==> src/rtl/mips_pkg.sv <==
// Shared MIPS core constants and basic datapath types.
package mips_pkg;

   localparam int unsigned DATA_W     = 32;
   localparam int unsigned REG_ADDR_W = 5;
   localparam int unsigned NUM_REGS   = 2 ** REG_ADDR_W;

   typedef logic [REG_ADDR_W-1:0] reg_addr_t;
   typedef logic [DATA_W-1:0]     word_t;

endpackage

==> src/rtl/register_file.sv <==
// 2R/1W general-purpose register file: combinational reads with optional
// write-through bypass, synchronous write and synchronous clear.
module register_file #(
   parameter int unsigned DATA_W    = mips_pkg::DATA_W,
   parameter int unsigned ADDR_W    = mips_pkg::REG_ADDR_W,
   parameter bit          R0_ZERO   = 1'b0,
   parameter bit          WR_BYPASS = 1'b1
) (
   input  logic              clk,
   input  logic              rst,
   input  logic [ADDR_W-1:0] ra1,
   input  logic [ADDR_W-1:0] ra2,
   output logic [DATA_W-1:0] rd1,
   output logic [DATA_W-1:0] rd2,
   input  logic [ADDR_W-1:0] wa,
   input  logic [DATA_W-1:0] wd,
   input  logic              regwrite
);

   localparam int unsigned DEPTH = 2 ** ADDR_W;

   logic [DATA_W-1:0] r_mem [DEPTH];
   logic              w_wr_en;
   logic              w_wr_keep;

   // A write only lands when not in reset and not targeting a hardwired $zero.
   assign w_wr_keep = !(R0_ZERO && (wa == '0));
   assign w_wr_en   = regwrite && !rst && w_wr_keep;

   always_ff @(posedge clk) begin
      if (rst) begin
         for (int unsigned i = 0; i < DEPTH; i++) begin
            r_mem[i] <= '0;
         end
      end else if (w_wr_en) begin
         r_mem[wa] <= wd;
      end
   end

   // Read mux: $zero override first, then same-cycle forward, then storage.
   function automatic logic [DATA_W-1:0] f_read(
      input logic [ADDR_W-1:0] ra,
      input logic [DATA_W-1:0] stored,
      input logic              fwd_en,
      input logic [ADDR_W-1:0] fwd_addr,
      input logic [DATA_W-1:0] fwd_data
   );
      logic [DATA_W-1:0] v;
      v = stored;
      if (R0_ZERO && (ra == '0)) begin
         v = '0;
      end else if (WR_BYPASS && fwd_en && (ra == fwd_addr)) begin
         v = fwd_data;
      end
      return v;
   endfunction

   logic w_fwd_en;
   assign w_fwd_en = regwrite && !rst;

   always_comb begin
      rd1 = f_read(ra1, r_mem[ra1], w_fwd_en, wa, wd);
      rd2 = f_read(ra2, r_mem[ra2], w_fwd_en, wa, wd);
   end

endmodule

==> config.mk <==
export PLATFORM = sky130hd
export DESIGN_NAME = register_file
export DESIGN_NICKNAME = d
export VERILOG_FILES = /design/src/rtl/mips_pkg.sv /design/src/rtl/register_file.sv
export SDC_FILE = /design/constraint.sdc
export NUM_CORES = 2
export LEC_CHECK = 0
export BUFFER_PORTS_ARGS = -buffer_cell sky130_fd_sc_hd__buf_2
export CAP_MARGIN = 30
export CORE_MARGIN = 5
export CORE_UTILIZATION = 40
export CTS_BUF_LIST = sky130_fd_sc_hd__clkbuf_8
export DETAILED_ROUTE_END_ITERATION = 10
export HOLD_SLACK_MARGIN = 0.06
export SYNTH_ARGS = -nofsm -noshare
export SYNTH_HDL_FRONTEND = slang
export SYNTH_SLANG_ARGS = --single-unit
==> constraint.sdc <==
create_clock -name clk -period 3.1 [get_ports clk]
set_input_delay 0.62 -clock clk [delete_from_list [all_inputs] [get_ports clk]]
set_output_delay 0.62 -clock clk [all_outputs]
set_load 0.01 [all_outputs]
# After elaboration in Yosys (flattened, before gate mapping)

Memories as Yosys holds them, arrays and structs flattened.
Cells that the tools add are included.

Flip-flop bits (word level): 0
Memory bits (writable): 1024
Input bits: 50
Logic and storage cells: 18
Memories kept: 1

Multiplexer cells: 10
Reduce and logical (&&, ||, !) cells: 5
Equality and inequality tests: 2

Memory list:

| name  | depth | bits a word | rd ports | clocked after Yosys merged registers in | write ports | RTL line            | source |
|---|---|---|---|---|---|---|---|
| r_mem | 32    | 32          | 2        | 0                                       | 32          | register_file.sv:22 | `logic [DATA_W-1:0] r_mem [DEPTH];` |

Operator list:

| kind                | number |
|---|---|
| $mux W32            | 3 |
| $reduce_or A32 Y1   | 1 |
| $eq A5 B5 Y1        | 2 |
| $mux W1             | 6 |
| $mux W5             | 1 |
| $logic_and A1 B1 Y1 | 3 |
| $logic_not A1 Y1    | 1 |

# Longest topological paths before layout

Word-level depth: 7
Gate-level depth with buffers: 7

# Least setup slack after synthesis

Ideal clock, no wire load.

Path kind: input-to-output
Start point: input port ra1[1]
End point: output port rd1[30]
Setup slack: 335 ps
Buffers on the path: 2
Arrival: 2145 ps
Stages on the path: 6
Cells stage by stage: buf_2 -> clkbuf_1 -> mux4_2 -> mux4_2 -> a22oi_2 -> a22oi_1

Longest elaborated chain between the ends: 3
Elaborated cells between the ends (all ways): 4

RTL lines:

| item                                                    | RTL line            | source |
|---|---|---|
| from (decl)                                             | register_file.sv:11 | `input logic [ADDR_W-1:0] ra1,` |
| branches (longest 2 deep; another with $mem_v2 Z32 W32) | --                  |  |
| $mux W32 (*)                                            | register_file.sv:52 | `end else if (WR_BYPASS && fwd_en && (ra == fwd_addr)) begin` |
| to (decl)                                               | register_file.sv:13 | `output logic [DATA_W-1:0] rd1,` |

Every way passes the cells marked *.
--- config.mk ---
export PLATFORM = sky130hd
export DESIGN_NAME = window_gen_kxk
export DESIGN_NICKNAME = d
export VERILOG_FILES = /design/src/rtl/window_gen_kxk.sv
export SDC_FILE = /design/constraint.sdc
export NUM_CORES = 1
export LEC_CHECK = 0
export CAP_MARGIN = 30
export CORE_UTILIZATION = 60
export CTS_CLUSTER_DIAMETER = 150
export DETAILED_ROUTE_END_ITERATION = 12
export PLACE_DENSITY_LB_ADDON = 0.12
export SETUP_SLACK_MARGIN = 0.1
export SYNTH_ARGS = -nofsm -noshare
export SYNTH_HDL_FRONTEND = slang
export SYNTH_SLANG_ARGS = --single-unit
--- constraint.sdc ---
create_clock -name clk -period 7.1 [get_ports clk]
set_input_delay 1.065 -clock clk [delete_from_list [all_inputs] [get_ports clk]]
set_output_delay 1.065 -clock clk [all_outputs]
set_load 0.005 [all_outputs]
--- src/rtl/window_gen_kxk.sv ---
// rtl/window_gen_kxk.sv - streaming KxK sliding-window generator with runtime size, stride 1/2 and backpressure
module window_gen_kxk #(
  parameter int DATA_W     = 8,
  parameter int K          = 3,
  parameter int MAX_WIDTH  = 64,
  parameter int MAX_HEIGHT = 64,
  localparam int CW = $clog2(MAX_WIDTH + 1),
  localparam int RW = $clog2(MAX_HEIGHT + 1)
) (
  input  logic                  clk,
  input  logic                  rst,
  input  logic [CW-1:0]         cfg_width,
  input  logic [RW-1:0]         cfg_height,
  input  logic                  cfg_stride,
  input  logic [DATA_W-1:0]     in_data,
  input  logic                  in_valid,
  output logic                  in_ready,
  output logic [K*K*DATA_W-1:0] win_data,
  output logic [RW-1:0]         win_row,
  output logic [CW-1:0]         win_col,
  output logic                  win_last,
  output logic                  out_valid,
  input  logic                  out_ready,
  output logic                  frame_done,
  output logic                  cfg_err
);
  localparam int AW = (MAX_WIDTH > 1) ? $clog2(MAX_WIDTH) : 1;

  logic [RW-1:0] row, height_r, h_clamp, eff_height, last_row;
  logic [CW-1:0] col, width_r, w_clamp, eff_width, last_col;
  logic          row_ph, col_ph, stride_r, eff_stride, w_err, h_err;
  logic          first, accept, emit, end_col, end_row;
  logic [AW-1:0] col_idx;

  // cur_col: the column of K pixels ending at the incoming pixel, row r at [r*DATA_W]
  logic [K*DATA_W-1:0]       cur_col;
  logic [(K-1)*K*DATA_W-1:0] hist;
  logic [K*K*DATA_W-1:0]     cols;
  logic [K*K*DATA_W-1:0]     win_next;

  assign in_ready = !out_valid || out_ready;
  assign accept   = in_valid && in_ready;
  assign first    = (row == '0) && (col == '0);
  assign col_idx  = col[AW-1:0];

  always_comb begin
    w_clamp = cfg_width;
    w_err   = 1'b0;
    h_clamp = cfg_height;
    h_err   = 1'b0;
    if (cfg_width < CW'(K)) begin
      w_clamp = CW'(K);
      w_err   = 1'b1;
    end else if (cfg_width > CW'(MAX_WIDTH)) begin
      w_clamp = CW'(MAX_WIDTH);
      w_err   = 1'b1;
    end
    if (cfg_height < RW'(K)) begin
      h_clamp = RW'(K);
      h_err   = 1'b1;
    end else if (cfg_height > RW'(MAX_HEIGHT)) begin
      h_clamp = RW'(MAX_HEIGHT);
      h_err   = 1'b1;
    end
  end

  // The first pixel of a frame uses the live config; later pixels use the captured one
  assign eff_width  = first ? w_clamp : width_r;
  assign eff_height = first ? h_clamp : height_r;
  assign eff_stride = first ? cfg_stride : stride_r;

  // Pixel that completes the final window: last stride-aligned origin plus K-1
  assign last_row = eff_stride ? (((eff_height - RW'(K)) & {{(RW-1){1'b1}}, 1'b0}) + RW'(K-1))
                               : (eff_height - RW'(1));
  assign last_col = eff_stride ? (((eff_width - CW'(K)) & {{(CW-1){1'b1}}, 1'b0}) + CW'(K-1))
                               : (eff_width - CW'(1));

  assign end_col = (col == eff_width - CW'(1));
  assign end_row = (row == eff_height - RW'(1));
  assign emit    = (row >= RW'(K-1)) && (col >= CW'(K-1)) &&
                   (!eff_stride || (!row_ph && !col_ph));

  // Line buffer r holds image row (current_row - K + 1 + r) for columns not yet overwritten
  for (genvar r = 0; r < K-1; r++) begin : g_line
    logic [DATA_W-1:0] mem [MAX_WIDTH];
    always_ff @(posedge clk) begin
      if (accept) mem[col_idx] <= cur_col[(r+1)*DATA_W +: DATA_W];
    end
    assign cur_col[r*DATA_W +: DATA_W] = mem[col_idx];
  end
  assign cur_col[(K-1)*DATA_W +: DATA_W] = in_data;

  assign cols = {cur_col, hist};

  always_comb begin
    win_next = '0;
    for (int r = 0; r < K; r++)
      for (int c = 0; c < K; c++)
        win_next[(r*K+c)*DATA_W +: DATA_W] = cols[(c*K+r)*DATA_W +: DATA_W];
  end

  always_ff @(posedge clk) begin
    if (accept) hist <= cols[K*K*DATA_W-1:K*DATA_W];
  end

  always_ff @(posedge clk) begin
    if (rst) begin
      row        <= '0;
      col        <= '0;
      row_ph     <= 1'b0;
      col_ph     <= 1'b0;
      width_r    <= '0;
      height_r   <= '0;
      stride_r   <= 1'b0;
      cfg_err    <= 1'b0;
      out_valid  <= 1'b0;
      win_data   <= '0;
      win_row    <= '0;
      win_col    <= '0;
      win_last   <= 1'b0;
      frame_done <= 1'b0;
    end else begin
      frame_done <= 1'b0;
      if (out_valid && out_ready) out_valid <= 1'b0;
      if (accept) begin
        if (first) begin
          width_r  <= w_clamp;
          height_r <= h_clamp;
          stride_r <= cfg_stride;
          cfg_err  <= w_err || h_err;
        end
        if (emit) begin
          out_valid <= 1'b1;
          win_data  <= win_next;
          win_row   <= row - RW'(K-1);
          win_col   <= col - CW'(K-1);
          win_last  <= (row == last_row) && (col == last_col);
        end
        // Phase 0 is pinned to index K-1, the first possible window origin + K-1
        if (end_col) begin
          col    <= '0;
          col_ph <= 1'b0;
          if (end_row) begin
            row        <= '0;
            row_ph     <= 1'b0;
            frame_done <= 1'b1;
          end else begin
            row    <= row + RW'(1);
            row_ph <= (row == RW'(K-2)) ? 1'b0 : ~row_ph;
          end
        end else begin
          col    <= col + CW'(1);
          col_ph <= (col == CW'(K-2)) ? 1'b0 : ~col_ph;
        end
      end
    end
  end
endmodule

* [TASK TO COMPLETE]: Copy out, exactly and alone, the lines of the entries above between the ones holding "Logic and storage cells: 18" and "export DETAILED_ROUTE_END_ITERATION = 12", inclusive.

* [RESPONSE FOR THIS EXERCISE]:
Logic and storage cells: 18
Memories kept: 1

Multiplexer cells: 10
Reduce and logical (&&, ||, !) cells: 5
Equality and inequality tests: 2

Memory list:

| name  | depth | bits a word | rd ports | clocked after Yosys merged registers in | write ports | RTL line            | source |
|---|---|---|---|---|---|---|---|
| r_mem | 32    | 32          | 2        | 0                                       | 32          | register_file.sv:22 | `logic [DATA_W-1:0] r_mem [DEPTH];` |

Operator list:

| kind                | number |
|---|---|
| $mux W32            | 3 |
| $reduce_or A32 Y1   | 1 |
| $eq A5 B5 Y1        | 2 |
| $mux W1             | 6 |
| $mux W5             | 1 |
| $logic_and A1 B1 Y1 | 3 |
| $logic_not A1 Y1    | 1 |

# Longest topological paths before layout

Word-level depth: 7
Gate-level depth with buffers: 7

# Least setup slack after synthesis

Ideal clock, no wire load.

Path kind: input-to-output
Start point: input port ra1[1]
End point: output port rd1[30]
Setup slack: 335 ps
Buffers on the path: 2
Arrival: 2145 ps
Stages on the path: 6
Cells stage by stage: buf_2 -> clkbuf_1 -> mux4_2 -> mux4_2 -> a22oi_2 -> a22oi_1

Longest elaborated chain between the ends: 3
Elaborated cells between the ends (all ways): 4

RTL lines:

| item                                                    | RTL line            | source |
|---|---|---|
| from (decl)                                             | register_file.sv:11 | `input logic [ADDR_W-1:0] ra1,` |
| branches (longest 2 deep; another with $mem_v2 Z32 W32) | --                  |  |
| $mux W32 (*)                                            | register_file.sv:52 | `end else if (WR_BYPASS && fwd_en && (ra == fwd_addr)) begin` |
| to (decl)                                               | register_file.sv:13 | `output logic [DATA_W-1:0] rd1,` |

Every way passes the cells marked *.
--- config.mk ---
export PLATFORM = sky130hd
export DESIGN_NAME = window_gen_kxk
export DESIGN_NICKNAME = d
export VERILOG_FILES = /design/src/rtl/window_gen_kxk.sv
export SDC_FILE = /design/constraint.sdc
export NUM_CORES = 1
export LEC_CHECK = 0
export CAP_MARGIN = 30
export CORE_UTILIZATION = 60
export CTS_CLUSTER_DIAMETER = 150
export DETAILED_ROUTE_END_ITERATION = 12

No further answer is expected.